### WHAT IS EXPECTED
Starting with the line that contains "((wr_buf && e_pos" and stopping after the line that contains "pa_byte && (addr[10] || addr[9]))) begin", copy the entries below exactly. Include nothing else.

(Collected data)
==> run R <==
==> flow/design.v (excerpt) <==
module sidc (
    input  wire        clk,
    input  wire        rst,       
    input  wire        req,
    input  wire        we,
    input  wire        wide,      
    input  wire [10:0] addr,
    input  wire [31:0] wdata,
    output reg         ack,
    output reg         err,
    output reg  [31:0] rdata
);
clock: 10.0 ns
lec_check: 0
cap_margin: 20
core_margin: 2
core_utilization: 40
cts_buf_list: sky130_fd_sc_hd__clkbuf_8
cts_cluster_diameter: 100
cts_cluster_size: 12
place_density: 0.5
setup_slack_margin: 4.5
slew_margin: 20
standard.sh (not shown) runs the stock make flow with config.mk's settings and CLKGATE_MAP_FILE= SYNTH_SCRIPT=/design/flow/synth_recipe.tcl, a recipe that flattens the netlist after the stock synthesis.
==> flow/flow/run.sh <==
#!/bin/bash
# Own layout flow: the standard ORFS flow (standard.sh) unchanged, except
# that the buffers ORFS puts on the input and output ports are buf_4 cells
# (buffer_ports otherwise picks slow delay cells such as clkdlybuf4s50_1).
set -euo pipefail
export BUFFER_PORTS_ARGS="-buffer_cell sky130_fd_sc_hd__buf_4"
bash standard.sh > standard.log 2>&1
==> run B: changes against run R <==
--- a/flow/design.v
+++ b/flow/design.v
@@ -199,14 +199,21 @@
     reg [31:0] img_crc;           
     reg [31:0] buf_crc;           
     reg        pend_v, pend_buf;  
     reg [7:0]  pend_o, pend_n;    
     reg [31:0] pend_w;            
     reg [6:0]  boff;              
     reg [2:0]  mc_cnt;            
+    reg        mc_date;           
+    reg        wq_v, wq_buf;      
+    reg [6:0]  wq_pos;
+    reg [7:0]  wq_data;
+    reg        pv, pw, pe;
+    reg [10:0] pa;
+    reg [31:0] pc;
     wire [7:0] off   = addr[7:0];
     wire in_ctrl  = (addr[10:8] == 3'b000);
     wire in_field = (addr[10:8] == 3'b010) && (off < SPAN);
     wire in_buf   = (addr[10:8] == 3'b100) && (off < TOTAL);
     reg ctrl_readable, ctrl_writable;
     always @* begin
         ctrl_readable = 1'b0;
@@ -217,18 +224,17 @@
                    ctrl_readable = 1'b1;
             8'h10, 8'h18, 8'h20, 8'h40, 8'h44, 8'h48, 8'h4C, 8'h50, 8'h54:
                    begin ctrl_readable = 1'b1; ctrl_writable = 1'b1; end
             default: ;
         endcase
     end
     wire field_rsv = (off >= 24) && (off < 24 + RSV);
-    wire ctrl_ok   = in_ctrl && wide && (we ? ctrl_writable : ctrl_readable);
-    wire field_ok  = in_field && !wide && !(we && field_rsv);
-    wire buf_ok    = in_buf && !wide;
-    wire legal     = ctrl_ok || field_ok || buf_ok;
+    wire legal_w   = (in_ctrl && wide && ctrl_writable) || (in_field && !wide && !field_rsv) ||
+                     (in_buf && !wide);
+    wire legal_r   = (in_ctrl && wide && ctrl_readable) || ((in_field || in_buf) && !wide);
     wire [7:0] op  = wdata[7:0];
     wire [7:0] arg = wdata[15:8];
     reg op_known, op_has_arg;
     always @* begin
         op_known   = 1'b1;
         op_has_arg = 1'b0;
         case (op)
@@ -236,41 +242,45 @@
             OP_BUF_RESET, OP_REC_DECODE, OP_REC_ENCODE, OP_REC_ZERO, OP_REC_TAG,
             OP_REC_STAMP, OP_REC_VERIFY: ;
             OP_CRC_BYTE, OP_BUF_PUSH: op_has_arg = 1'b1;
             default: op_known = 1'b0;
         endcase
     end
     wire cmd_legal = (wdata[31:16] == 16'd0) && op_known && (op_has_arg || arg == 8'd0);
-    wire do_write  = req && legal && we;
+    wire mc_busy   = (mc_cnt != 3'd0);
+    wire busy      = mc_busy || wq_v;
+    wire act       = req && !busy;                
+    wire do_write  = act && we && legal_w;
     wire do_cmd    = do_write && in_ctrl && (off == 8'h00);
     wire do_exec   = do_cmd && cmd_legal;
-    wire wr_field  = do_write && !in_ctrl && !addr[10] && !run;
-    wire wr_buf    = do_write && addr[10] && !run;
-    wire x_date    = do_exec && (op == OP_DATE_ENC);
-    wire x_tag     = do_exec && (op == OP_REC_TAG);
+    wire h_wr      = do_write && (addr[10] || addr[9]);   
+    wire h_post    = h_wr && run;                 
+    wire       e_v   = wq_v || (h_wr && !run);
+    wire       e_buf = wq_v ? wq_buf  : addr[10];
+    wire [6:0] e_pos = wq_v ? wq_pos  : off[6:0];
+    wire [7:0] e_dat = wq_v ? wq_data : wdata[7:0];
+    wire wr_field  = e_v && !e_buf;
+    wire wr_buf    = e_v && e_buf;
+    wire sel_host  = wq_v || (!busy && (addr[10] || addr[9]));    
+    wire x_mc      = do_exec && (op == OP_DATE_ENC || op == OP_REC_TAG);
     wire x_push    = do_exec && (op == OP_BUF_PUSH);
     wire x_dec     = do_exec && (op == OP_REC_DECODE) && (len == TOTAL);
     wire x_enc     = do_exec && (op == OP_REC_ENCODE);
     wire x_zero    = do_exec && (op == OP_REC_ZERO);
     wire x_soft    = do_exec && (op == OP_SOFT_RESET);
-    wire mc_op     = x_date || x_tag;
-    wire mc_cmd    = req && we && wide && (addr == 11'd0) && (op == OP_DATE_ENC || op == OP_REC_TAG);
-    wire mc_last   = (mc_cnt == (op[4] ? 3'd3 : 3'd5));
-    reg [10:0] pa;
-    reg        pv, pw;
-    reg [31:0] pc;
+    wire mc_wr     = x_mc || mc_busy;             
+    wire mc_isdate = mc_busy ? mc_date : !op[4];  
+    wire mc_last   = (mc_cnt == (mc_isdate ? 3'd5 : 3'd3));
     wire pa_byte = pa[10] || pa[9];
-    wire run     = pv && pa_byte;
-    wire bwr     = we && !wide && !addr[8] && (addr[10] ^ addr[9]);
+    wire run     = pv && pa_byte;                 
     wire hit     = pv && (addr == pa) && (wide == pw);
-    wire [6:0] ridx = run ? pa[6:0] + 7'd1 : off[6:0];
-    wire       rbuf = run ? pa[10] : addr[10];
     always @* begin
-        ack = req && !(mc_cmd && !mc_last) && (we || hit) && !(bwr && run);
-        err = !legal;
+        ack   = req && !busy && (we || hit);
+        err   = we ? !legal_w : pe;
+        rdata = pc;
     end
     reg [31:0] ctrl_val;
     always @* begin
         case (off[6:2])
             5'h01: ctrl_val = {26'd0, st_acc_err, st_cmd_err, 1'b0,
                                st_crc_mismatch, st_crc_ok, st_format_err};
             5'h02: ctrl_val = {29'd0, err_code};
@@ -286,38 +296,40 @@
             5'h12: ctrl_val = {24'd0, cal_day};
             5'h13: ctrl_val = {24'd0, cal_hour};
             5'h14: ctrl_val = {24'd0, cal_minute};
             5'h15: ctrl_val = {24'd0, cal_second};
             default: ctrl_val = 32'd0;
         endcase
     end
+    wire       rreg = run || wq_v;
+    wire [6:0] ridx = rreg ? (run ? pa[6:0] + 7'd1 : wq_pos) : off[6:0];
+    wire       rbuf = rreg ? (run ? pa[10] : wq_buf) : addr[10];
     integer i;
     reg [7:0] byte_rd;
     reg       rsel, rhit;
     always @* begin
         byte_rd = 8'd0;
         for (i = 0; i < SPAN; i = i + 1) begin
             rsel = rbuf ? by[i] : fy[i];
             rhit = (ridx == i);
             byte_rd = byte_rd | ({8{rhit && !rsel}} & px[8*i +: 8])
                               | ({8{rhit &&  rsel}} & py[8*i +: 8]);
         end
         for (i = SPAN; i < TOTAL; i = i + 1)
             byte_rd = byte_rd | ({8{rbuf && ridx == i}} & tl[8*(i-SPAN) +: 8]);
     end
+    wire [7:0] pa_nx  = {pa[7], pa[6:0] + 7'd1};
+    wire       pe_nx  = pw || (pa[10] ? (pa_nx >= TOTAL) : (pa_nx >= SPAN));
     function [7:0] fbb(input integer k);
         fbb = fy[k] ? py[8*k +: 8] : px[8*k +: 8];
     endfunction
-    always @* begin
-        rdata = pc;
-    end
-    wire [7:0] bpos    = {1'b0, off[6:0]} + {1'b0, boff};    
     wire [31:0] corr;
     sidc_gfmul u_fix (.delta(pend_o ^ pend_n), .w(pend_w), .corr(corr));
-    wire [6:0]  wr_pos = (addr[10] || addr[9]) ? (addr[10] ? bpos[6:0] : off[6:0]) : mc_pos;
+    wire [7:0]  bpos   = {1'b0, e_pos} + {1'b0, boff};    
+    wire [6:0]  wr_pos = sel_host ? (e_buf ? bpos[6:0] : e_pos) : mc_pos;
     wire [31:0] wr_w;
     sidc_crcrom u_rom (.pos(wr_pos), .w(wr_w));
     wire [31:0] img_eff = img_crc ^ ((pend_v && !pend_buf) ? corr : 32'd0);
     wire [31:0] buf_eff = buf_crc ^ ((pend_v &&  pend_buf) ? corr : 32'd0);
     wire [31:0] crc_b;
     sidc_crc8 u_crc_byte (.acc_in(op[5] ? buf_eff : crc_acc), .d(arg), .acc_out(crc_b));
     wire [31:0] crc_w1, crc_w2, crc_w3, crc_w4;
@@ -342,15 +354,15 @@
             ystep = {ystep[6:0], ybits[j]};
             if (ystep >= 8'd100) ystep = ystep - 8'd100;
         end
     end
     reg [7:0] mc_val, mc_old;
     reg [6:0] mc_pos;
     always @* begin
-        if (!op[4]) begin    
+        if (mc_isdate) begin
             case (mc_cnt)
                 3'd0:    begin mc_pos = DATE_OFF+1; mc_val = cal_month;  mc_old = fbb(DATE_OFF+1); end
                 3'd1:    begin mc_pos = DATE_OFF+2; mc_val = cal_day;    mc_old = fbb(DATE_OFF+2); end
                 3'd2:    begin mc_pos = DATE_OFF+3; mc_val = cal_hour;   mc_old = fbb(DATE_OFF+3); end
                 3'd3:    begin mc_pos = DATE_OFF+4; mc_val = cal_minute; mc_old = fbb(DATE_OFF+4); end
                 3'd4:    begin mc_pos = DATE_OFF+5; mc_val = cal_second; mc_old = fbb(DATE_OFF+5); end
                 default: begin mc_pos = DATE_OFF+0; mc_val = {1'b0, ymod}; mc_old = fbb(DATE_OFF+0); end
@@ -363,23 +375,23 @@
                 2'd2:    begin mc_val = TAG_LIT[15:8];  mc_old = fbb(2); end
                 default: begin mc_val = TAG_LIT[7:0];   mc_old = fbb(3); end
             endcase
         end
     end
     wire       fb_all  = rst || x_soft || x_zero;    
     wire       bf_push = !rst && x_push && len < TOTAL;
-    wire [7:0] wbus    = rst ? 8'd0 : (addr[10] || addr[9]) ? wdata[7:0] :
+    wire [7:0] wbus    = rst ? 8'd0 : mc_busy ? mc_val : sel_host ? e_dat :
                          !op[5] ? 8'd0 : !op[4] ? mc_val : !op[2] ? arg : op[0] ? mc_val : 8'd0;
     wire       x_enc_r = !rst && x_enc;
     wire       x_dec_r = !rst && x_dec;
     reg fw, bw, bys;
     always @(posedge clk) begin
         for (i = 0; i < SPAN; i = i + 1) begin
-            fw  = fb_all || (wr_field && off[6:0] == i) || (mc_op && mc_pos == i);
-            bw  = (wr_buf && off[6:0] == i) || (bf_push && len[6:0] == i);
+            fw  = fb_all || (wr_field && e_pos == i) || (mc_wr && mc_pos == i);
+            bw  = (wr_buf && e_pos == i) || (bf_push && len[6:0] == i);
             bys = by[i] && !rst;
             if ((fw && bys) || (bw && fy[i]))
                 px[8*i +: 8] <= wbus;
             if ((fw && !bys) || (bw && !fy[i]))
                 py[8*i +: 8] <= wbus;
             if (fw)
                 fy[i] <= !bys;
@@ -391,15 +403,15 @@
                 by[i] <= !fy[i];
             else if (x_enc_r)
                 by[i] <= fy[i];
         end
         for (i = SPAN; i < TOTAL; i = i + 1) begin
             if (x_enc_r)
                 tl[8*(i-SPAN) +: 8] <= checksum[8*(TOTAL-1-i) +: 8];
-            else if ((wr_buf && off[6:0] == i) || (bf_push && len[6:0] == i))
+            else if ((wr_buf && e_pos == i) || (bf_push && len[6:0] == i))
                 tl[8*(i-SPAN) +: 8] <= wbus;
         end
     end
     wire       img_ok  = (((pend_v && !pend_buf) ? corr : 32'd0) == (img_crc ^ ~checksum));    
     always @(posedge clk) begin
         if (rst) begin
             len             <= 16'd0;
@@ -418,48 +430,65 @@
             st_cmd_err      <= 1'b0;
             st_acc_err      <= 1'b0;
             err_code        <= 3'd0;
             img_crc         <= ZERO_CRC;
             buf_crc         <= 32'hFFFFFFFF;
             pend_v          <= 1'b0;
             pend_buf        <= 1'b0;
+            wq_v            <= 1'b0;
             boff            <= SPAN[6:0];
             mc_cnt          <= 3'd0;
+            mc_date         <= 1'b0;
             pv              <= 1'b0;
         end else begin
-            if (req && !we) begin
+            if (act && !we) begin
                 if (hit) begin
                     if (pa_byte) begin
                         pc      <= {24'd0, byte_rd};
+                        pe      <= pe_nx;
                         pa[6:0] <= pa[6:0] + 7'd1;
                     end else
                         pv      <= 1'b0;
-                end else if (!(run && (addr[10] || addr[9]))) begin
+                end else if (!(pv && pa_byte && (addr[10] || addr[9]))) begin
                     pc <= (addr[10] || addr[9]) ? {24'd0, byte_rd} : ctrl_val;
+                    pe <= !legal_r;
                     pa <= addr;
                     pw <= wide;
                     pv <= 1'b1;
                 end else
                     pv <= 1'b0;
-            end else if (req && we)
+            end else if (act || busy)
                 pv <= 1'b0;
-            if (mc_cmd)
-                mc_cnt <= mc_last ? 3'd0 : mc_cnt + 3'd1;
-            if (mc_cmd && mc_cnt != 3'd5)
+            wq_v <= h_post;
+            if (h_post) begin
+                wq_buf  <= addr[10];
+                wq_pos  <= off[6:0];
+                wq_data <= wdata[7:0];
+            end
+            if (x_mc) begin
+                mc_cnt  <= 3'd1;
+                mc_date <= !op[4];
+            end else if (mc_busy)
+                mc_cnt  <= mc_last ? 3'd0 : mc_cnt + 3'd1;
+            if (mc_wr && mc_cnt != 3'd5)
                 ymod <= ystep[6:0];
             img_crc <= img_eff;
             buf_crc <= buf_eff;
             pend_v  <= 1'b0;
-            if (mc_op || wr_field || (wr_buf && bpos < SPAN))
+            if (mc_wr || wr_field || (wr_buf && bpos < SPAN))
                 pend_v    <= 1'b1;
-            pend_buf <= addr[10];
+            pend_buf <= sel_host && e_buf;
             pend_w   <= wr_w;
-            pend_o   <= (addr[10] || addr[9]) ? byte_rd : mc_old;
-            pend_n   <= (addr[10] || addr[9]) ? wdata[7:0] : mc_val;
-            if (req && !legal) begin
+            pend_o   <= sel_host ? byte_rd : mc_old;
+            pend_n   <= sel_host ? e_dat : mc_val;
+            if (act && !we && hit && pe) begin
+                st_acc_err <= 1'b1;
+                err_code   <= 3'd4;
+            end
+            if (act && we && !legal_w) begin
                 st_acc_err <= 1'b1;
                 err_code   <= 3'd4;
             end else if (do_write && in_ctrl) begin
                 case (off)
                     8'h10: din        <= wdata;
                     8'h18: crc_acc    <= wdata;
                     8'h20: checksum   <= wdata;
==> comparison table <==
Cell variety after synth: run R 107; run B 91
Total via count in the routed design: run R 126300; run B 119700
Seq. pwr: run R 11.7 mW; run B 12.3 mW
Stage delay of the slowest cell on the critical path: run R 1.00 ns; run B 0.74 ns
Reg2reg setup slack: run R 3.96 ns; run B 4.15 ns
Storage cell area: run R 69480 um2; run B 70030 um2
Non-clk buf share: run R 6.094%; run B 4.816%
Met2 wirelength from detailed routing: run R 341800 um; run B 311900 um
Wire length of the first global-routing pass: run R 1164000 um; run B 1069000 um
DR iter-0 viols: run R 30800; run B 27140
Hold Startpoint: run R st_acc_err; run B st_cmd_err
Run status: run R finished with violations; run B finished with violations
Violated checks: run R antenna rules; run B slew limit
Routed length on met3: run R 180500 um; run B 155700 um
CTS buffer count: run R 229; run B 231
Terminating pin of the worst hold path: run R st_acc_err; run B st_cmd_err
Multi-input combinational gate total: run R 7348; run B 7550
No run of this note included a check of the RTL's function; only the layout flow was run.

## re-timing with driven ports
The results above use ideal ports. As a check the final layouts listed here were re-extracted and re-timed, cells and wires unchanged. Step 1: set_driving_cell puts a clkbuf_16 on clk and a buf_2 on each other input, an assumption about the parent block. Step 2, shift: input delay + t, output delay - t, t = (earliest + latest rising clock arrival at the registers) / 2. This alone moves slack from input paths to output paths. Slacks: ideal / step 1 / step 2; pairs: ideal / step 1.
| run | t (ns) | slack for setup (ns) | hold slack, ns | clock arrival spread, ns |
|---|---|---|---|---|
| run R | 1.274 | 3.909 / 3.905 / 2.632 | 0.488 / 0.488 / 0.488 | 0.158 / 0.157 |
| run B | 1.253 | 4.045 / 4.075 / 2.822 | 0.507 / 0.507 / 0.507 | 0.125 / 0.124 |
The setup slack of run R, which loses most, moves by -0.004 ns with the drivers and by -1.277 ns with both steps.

### COMPLETED EXERCISE
+            else if ((wr_buf && e_pos == i) || (bf_push && len[6:0] == i))
                 tl[8*(i-SPAN) +: 8] <= wbus;
         end
     end
     wire       img_ok  = (((pend_v && !pend_buf) ? corr : 32'd0) == (img_crc ^ ~checksum));    
     always @(posedge clk) begin
         if (rst) begin
             len             <= 16'd0;
@@ -418,48 +430,65 @@
             st_cmd_err      <= 1'b0;
             st_acc_err      <= 1'b0;
             err_code        <= 3'd0;
             img_crc         <= ZERO_CRC;
             buf_crc         <= 32'hFFFFFFFF;
             pend_v          <= 1'b0;
             pend_buf        <= 1'b0;
+            wq_v            <= 1'b0;
             boff            <= SPAN[6:0];
             mc_cnt          <= 3'd0;
+            mc_date         <= 1'b0;
             pv              <= 1'b0;
         end else begin
-            if (req && !we) begin
+            if (act && !we) begin
                 if (hit) begin
                     if (pa_byte) begin
                         pc      <= {24'd0, byte_rd};
+                        pe      <= pe_nx;
                         pa[6:0] <= pa[6:0] + 7'd1;
                     end else
                         pv      <= 1'b0;
-                end else if (!(run && (addr[10] || addr[9]))) begin
+                end else if (!(pv && pa_byte && (addr[10] || addr[9]))) begin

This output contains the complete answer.